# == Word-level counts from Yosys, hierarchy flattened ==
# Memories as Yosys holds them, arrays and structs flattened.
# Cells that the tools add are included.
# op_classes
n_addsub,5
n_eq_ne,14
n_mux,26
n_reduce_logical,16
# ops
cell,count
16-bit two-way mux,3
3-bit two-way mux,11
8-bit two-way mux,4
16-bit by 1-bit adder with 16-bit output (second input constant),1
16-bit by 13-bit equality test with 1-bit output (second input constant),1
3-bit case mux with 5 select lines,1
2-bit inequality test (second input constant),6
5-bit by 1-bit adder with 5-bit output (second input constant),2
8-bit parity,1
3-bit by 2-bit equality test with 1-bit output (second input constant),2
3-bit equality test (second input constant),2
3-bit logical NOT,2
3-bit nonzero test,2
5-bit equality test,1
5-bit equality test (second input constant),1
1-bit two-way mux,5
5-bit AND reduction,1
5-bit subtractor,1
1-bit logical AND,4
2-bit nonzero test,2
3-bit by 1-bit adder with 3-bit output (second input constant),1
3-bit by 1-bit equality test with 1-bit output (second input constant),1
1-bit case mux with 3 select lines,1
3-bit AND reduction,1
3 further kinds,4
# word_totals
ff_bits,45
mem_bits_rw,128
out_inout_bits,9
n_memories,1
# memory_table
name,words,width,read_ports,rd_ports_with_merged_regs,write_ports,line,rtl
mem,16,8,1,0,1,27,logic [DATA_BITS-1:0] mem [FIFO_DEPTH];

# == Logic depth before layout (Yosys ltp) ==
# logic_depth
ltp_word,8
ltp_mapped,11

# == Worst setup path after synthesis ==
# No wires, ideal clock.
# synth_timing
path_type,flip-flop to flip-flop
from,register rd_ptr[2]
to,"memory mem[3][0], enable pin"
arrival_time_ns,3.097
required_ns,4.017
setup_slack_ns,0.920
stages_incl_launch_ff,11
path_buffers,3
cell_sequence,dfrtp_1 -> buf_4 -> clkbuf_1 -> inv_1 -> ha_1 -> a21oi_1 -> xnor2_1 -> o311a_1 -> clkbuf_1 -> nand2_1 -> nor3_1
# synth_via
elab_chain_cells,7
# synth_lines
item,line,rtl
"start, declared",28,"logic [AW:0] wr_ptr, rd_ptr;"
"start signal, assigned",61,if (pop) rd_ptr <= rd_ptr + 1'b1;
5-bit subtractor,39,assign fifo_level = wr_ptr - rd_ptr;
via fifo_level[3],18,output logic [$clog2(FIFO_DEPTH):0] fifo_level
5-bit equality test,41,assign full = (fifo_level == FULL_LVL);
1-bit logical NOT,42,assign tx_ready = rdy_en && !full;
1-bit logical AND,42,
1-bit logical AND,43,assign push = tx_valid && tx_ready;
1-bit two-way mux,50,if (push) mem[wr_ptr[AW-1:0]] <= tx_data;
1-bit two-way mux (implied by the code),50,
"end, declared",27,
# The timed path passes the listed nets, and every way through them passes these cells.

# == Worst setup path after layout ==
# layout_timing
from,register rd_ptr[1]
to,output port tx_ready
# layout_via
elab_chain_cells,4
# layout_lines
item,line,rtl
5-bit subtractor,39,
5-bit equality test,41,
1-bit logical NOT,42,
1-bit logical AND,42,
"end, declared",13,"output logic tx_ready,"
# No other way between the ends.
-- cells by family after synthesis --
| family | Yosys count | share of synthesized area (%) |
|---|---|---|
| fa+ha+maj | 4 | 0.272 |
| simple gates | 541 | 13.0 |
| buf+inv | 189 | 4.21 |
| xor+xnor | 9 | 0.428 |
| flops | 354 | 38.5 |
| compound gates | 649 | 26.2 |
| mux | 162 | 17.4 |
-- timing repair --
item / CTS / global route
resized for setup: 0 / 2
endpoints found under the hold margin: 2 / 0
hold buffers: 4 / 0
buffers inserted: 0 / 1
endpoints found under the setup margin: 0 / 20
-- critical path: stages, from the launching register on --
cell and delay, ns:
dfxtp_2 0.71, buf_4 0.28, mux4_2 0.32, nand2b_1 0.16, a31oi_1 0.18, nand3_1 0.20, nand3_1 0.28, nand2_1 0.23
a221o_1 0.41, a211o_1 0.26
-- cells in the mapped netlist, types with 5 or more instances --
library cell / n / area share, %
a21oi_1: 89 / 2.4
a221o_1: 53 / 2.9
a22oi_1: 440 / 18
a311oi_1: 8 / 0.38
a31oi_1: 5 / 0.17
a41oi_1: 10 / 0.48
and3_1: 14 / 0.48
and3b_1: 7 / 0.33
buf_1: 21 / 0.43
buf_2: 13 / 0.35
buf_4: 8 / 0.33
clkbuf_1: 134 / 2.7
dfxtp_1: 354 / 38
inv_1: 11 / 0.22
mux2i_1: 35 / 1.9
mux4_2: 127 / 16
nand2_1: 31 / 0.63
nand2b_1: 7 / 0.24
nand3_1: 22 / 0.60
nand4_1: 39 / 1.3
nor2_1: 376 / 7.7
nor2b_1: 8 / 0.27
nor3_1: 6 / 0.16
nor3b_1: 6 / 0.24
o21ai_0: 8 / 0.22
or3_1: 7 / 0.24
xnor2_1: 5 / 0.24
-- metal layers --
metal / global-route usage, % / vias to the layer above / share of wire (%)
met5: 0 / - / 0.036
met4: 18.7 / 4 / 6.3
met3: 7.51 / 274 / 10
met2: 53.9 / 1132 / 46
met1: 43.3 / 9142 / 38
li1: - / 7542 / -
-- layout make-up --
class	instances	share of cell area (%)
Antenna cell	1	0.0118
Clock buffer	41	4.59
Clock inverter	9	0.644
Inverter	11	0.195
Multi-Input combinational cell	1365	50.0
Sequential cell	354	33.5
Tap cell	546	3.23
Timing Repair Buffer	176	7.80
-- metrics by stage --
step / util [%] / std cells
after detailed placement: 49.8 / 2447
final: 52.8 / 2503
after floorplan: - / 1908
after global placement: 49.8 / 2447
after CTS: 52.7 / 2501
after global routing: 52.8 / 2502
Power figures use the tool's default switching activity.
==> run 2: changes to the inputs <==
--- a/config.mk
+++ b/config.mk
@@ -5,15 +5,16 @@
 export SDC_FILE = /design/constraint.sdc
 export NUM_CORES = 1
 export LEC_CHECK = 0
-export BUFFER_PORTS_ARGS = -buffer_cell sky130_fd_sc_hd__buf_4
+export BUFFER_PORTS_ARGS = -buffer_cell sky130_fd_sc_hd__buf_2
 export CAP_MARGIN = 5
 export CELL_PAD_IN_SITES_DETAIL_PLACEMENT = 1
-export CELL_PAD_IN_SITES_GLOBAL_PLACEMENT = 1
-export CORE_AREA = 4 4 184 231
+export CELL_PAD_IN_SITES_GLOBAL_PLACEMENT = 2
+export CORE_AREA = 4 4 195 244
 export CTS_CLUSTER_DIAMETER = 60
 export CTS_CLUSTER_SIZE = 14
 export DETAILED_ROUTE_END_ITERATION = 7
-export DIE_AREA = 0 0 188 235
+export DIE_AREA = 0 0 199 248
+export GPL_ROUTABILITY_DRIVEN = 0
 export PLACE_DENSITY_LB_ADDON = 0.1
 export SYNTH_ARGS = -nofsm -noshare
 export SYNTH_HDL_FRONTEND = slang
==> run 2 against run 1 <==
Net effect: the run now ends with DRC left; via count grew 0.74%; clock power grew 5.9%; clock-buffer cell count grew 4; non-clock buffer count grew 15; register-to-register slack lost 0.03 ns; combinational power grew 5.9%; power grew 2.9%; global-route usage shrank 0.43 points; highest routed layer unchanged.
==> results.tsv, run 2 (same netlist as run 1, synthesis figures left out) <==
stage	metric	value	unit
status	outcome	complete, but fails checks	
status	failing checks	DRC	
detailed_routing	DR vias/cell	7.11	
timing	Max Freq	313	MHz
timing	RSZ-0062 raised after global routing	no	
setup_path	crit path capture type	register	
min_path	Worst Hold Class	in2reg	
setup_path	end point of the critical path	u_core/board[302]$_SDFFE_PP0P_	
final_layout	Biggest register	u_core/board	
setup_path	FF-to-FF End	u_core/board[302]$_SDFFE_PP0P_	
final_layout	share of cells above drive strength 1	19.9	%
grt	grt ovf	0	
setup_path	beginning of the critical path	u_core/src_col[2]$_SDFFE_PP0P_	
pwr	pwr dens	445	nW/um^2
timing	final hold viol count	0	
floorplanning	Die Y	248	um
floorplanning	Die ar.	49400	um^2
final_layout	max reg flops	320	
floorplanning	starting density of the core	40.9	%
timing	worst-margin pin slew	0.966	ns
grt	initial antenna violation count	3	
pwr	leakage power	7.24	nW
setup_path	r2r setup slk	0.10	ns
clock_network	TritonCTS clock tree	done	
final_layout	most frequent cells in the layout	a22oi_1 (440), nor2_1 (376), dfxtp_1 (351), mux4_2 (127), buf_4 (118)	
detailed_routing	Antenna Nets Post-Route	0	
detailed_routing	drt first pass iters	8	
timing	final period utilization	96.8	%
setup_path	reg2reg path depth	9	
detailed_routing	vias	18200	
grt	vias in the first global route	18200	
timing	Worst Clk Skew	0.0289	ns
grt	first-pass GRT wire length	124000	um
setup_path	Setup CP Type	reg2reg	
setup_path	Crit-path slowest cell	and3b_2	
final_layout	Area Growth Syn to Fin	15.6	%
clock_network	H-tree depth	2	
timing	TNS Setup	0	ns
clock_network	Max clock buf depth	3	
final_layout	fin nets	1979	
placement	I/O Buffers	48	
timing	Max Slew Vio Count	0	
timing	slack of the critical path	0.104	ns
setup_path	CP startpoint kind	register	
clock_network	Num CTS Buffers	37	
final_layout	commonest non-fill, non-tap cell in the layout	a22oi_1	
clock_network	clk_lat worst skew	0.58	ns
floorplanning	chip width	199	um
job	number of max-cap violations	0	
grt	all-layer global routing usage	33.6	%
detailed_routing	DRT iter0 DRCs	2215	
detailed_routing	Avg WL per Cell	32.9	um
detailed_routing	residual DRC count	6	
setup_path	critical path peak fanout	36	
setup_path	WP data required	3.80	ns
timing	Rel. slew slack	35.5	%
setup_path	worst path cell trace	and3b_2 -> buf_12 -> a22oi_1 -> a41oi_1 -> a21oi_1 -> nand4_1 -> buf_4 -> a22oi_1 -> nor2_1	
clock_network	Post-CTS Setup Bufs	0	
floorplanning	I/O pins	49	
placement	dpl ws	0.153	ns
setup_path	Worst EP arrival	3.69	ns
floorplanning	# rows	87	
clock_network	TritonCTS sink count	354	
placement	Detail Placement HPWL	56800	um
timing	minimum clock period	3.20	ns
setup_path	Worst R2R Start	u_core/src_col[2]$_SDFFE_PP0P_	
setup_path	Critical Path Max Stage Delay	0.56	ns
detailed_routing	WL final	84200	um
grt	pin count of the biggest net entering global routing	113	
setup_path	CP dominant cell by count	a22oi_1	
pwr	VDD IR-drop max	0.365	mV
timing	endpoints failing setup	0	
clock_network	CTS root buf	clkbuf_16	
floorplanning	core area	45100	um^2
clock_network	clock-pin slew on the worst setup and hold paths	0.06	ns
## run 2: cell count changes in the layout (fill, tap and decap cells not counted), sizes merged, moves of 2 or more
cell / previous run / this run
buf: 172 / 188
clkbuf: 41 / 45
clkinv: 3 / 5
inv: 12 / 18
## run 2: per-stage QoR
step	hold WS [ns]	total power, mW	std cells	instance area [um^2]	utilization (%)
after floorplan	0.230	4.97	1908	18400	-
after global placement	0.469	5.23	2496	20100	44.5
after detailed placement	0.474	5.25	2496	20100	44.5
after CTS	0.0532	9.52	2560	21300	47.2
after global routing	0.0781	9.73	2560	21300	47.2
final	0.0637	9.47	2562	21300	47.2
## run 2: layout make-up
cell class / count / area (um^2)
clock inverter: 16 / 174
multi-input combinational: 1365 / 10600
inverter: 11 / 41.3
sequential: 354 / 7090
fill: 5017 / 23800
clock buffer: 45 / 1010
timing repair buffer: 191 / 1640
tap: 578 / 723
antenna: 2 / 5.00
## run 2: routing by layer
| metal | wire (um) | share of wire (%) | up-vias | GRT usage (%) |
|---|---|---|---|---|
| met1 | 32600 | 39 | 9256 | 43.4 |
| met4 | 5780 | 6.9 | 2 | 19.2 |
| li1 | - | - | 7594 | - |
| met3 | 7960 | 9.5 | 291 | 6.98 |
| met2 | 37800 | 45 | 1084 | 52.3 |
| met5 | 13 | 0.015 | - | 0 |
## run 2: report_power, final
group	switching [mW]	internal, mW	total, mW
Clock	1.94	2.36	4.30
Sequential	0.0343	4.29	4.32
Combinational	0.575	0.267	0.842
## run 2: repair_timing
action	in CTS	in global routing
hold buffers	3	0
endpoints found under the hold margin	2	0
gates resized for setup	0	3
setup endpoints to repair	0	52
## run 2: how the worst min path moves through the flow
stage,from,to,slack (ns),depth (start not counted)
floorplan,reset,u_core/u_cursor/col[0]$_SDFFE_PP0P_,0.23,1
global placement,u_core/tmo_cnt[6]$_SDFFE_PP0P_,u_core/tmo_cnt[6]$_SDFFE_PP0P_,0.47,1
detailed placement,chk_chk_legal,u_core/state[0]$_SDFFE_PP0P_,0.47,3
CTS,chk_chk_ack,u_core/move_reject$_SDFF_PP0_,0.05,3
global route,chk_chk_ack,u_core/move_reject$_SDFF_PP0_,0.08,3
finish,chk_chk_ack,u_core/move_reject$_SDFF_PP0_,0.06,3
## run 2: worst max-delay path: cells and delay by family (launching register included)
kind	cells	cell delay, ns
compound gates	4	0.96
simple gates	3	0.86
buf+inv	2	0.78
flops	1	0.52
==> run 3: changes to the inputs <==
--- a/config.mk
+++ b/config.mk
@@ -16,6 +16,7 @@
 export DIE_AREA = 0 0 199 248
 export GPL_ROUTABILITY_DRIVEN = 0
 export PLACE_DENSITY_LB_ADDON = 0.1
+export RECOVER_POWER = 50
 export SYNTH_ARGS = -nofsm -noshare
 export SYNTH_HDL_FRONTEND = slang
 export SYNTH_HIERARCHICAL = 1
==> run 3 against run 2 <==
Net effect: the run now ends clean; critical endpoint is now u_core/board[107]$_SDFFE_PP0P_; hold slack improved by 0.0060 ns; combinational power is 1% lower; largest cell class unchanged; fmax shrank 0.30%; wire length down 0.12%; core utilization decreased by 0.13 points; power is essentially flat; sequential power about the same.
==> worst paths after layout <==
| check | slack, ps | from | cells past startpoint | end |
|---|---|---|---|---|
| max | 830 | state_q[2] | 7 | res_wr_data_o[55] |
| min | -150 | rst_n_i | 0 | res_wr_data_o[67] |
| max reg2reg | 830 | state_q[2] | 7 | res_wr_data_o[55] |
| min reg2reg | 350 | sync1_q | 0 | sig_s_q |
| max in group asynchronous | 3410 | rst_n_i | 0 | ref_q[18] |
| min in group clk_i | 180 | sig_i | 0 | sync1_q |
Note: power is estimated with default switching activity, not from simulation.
**src/rtl/adder_pkg.sv**
```systemverilog
// ============================================================================
// Module : adder_pkg
// Shared width and result type for the pipelined adder and its result FIFO.
// Rev    : 1.0
// ============================================================================
`default_nettype none

package adder_pkg;

    localparam int ADDER_N = 32;

    typedef struct packed {
        logic               cout;
        logic [ADDER_N-1:0] s;
    } add_result_t;

endpackage

`default_nettype wire

```
**src/rtl/fifo_regfile.sv**
```systemverilog
// ============================================================================
// Module : fifo_regfile
// DEPTH x WIDTH register array, one synchronous write port, one async read.
// Rev    : 1.0
// ============================================================================
`default_nettype none

module fifo_regfile #(
    parameter int WIDTH = 33,
    parameter int DEPTH = 8
) (
    input  logic                     clk,
    input  logic                     i_we,
    input  logic [$clog2(DEPTH)-1:0] i_waddr,
    input  logic [WIDTH-1:0]         i_wdata,
    input  logic [$clog2(DEPTH)-1:0] i_raddr,
    output logic [WIDTH-1:0]         o_rdata
);

    // Storage is deliberately not reset; occupancy lives in the pointers.
    logic [WIDTH-1:0] r_mem [DEPTH];

    always_ff @(posedge clk) begin
        if (i_we) begin
            r_mem[i_waddr] <= i_wdata;
        end
    end

    assign o_rdata = r_mem[i_raddr];

endmodule

`default_nettype wire

```
**src/rtl/adder_result_fifo.sv**
```systemverilog
// ============================================================================
// Module : adder_result_fifo
// Show-ahead FIFO for {cout, s} adder results with drop counting on overflow.
// Rev    : 1.0
// ============================================================================
`default_nettype none

module adder_result_fifo
    import adder_pkg::*;
#(
    parameter int N     = ADDER_N,
    parameter int DEPTH = 8
) (
    input  logic                   clk,
    input  logic                   rstn,
    input  logic [N-1:0]           in_s,
    input  logic                   in_cout,
    input  logic                   in_valid,
    output logic [N:0]             out_sum,
    output logic                   out_valid,
    input  logic                   out_ready,
    output logic                   full,
    output logic                   empty,
    output logic [$clog2(DEPTH):0] count,
    output logic                   overflow,
    output logic [15:0]            drop_cnt,
    input  logic                   clr_ovf
);

    localparam int c_PTR_W = $clog2(DEPTH);
    localparam int c_CNT_W = c_PTR_W + 1;

    logic [c_PTR_W-1:0] r_wr_ptr;
    logic [c_PTR_W-1:0] r_rd_ptr;
    logic [c_CNT_W-1:0] r_count;
    logic               r_overflow;
    logic [15:0]        r_drop_cnt;

    logic               w_full;
    logic               w_empty;
    logic               w_push;
    logic               w_pop;
    logic               w_drop;
    logic               w_we;
    add_result_t        w_wr_word;
    logic [N:0]         w_rd_word;

    assign w_full  = (r_count == c_CNT_W'(DEPTH));
    assign w_empty = (r_count == '0);
    assign w_pop   = !w_empty && out_ready;
    // A pop frees a slot in the same cycle, so a full FIFO can still accept.
    assign w_push  = in_valid && (!w_full || w_pop);
    assign w_drop  = in_valid && w_full && !w_pop;
    assign w_we    = w_push && rstn;

    assign w_wr_word.cout = in_cout;
    assign w_wr_word.s    = in_s;

    fifo_regfile #(
        .WIDTH (N + 1),
        .DEPTH (DEPTH)
    ) u_regfile (
        .clk     (clk),
        .i_we    (w_we),
        .i_waddr (r_wr_ptr),
        .i_wdata (w_wr_word),
        .i_raddr (r_rd_ptr),
        .o_rdata (w_rd_word)
    );

    always_ff @(posedge clk) begin
        if (!rstn) begin
            r_wr_ptr   <= '0;
            r_rd_ptr   <= '0;
            r_count    <= '0;
            r_overflow <= 1'b0;
            r_drop_cnt <= '0;
        end else begin
            if (w_push) begin
                r_wr_ptr <= r_wr_ptr + 1'b1;
            end
            if (w_pop) begin
                r_rd_ptr <= r_rd_ptr + 1'b1;
            end
            if (w_push && !w_pop) begin
                r_count <= r_count + 1'b1;
            end else if (w_pop && !w_push) begin
                r_count <= r_count - 1'b1;
            end

            // A drop in the same cycle as a clear restarts the tally at one.
            if (w_drop) begin
                r_overflow <= 1'b1;
                if (clr_ovf) begin
                    r_drop_cnt <= 16'd1;
                end else if (r_drop_cnt != 16'hFFFF) begin
                    r_drop_cnt <= r_drop_cnt + 16'd1;
                end
            end else if (clr_ovf) begin
                r_overflow <= 1'b0;
                r_drop_cnt <= '0;
            end
        end
    end

    assign out_sum   = w_empty ? '0 : w_rd_word;
    assign out_valid = !w_empty;
    assign full      = w_full;
    assign empty     = w_empty;
    assign count     = r_count;
    assign overflow  = r_overflow;
    assign drop_cnt  = r_drop_cnt;

endmodule

`default_nettype wire

```
`config.mk`:
```
export PLATFORM = sky130hd
export DESIGN_NAME = lane_interleave_2to1
export DESIGN_NICKNAME = d
export VERILOG_FILES = /design/src/rtl/lane_interleave_2to1_pkg.sv /design/src/rtl/lane_interleave_2to1_byte_fifo.sv /design/src/rtl/lane_interleave_2to1.sv
export SDC_FILE = /design/constraint.sdc
export NUM_CORES = 1
export LEC_CHECK = 0
export CORE_ASPECT_RATIO = 1.2
export CORE_MARGIN = 8
export CORE_UTILIZATION = 45
export DETAILED_ROUTE_END_ITERATION = 10
export SLEW_MARGIN = 25
export SYNTH_ARGS = -nofsm -noshare
export SYNTH_HDL_FRONTEND = slang
export SYNTH_SLANG_ARGS = --single-unit
```
`constraint.sdc`:
```
create_clock -name clk_2f -period 3.9 [get_ports clk_2f]
set_clock_uncertainty 0.15 [all_clocks]
set_input_delay 0.975 -clock clk_2f [delete_from_list [all_inputs] [get_ports clk_2f]]
set_output_delay 0.975 -clock clk_2f [all_outputs]
set_load 0.01 [all_outputs]
```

========================

* **Exercise description**:
Would you copy out exactly the lines above that start at the one containing "nor3_1: 6 / 0.16" and end at the one containing "run 2 against", inclusive?

* **Task answer**:
nor3_1: 6 / 0.16
nor3b_1: 6 / 0.24
o21ai_0: 8 / 0.22
or3_1: 7 / 0.24
xnor2_1: 5 / 0.24
-- metal layers --
metal / global-route usage, % / vias to the layer above / share of wire (%)
met5: 0 / - / 0.036
met4: 18.7 / 4 / 6.3
met3: 7.51 / 274 / 10
met2: 53.9 / 1132 / 46
met1: 43.3 / 9142 / 38
li1: - / 7542 / -
-- layout make-up --
class	instances	share of cell area (%)
Antenna cell	1	0.0118
Clock buffer	41	4.59
Clock inverter	9	0.644
Inverter	11	0.195
Multi-Input combinational cell	1365	50.0
Sequential cell	354	33.5
Tap cell	546	3.23
Timing Repair Buffer	176	7.80
-- metrics by stage --
step / util [%] / std cells
after detailed placement: 49.8 / 2447
final: 52.8 / 2503
after floorplan: - / 1908
after global placement: 49.8 / 2447
after CTS: 52.7 / 2501
after global routing: 52.8 / 2502
Power figures use the tool's default switching activity.
==> run 2: changes to the inputs <==
--- a/config.mk
+++ b/config.mk
@@ -5,15 +5,16 @@
 export SDC_FILE = /design/constraint.sdc
 export NUM_CORES = 1
 export LEC_CHECK = 0
-export BUFFER_PORTS_ARGS = -buffer_cell sky130_fd_sc_hd__buf_4
+export BUFFER_PORTS_ARGS = -buffer_cell sky130_fd_sc_hd__buf_2
 export CAP_MARGIN = 5
 export CELL_PAD_IN_SITES_DETAIL_PLACEMENT = 1
-export CELL_PAD_IN_SITES_GLOBAL_PLACEMENT = 1
-export CORE_AREA = 4 4 184 231
+export CELL_PAD_IN_SITES_GLOBAL_PLACEMENT = 2
+export CORE_AREA = 4 4 195 244
 export CTS_CLUSTER_DIAMETER = 60
 export CTS_CLUSTER_SIZE = 14
 export DETAILED_ROUTE_END_ITERATION = 7
-export DIE_AREA = 0 0 188 235
+export DIE_AREA = 0 0 199 248
+export GPL_ROUTABILITY_DRIVEN = 0
 export PLACE_DENSITY_LB_ADDON = 0.1
 export SYNTH_ARGS = -nofsm -noshare
 export SYNTH_HDL_FRONTEND = slang
==> run 2 against run 1 <==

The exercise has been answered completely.